» **TASK DESCRIPTION**:
What do the lines say, reproduced word for word, from the first of the entries below through the line bearing "met5 | 0 | 0"?

(EXTRACTED RECORDS begins)

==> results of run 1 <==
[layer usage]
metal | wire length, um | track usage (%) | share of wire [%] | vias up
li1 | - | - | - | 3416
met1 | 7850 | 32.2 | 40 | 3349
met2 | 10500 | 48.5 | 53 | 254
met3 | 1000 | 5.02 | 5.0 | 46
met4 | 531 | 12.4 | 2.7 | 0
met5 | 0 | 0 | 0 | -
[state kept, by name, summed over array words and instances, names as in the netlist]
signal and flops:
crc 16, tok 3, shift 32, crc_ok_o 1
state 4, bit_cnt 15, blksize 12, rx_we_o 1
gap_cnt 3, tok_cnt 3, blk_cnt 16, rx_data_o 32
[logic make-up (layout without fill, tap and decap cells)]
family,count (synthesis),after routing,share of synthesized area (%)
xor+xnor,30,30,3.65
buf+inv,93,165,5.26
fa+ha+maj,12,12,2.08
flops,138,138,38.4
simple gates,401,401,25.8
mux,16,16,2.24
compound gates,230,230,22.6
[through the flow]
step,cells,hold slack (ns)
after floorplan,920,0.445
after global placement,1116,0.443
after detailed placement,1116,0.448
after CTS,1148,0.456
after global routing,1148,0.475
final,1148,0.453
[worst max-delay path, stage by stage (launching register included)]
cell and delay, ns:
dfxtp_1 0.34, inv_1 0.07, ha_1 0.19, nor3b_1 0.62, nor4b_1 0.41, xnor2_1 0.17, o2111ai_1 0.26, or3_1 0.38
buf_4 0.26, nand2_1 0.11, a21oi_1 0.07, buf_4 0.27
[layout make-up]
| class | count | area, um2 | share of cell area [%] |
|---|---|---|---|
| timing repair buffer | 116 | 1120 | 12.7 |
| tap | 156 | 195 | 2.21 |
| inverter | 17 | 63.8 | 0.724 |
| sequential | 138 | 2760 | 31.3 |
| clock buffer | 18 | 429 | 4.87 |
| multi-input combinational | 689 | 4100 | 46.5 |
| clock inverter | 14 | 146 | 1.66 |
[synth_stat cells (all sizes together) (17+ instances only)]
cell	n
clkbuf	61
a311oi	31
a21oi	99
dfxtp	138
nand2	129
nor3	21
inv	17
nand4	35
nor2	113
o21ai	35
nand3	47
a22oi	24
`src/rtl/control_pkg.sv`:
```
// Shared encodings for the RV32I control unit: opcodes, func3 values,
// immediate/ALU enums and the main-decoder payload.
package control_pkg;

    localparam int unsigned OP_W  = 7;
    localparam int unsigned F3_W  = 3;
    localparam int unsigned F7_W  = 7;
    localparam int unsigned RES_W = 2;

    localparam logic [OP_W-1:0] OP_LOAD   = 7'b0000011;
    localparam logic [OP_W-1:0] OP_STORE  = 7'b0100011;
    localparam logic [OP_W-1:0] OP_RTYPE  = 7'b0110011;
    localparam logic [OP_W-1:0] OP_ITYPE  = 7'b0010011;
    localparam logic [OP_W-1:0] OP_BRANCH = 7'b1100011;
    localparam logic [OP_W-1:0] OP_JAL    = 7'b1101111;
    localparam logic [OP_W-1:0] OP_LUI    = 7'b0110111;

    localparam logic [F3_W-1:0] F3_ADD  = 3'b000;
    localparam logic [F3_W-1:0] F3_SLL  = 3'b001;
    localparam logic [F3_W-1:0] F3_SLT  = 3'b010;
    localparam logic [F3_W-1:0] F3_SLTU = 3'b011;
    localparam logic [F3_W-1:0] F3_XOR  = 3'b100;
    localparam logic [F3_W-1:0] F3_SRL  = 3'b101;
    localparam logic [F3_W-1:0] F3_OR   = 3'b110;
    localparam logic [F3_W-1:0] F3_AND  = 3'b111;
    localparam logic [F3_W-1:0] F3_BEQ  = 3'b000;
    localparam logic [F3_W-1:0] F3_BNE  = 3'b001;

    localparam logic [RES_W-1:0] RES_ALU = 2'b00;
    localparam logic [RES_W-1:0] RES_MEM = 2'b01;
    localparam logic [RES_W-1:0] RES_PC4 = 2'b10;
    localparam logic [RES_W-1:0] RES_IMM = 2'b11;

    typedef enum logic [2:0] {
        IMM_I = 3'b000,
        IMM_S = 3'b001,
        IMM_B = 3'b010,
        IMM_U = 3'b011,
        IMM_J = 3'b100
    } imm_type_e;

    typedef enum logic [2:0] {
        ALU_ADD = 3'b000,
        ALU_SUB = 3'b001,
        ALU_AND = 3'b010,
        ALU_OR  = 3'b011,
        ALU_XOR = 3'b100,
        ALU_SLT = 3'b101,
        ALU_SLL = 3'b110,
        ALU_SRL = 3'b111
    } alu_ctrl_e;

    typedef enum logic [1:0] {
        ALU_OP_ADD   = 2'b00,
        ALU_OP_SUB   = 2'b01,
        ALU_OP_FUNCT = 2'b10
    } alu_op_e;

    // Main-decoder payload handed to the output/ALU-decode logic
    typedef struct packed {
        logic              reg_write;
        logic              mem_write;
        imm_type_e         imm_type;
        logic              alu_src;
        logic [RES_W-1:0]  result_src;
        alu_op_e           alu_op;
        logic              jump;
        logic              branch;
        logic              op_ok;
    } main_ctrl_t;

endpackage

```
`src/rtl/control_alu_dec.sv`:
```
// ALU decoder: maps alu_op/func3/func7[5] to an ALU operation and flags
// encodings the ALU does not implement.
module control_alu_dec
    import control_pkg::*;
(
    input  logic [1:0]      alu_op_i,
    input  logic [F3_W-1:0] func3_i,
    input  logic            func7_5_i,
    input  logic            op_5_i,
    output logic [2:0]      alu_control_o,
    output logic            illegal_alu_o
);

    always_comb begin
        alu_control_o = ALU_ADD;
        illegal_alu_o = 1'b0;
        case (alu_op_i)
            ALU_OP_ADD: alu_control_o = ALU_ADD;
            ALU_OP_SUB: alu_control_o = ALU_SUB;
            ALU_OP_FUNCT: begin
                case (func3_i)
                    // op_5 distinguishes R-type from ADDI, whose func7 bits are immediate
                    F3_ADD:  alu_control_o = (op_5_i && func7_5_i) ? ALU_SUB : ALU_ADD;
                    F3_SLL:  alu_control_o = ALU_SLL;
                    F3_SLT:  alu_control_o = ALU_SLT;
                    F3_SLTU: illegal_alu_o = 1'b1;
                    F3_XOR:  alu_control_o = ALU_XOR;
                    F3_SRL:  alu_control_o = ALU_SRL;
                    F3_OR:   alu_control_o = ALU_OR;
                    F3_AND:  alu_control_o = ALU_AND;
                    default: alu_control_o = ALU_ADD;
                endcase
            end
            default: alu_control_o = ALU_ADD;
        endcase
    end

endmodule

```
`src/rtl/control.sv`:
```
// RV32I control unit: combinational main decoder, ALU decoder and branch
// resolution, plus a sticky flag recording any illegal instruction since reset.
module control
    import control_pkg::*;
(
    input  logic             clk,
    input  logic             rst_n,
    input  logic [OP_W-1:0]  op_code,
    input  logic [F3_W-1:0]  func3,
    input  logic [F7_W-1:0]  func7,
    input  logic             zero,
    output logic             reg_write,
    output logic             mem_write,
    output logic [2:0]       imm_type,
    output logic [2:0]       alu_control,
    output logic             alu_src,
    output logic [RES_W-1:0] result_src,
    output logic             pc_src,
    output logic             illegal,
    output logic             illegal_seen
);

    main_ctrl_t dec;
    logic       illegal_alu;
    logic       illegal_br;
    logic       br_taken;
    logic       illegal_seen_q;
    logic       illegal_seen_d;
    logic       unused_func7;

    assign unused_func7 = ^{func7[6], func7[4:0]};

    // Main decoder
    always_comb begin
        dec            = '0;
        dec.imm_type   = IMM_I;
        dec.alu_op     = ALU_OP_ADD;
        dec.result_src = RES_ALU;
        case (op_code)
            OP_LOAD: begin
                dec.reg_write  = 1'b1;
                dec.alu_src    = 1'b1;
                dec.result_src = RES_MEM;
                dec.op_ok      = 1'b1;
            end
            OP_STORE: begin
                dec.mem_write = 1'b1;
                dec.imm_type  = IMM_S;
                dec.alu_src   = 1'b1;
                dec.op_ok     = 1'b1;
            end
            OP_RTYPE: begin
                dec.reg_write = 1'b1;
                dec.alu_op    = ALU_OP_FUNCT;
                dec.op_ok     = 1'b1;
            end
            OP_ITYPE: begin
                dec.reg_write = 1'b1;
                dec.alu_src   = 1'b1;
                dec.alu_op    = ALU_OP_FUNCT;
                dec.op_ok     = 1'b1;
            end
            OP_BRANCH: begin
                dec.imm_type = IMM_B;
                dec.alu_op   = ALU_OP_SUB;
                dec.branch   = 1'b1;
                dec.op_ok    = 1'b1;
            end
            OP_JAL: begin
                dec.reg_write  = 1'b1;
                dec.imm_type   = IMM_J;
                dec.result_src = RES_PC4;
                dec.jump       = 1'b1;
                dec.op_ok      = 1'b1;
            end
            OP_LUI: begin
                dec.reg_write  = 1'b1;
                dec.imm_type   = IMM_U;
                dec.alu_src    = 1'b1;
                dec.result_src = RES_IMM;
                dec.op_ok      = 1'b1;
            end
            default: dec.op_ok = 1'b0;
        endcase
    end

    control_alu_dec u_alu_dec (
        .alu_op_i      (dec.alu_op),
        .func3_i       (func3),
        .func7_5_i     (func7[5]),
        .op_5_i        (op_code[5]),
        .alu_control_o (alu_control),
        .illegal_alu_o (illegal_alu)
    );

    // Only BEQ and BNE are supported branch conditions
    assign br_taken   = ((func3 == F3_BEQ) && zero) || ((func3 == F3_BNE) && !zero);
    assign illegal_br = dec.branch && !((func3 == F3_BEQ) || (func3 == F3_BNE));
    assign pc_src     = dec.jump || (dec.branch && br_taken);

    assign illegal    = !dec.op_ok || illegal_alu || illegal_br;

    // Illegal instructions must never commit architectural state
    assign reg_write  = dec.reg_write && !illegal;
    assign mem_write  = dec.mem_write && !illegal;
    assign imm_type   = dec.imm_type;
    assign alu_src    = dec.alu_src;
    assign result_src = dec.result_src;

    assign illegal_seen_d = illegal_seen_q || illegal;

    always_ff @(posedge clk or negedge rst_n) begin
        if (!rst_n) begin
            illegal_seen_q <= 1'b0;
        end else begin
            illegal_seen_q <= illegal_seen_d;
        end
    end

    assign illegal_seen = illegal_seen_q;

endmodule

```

(EXTRACTED RECORDS ends)

» **RESULT**:
==> results of run 1 <==
[layer usage]
metal | wire length, um | track usage (%) | share of wire [%] | vias up
li1 | - | - | - | 3416
met1 | 7850 | 32.2 | 40 | 3349
met2 | 10500 | 48.5 | 53 | 254
met3 | 1000 | 5.02 | 5.0 | 46
met4 | 531 | 12.4 | 2.7 | 0
met5 | 0 | 0 | 0 | -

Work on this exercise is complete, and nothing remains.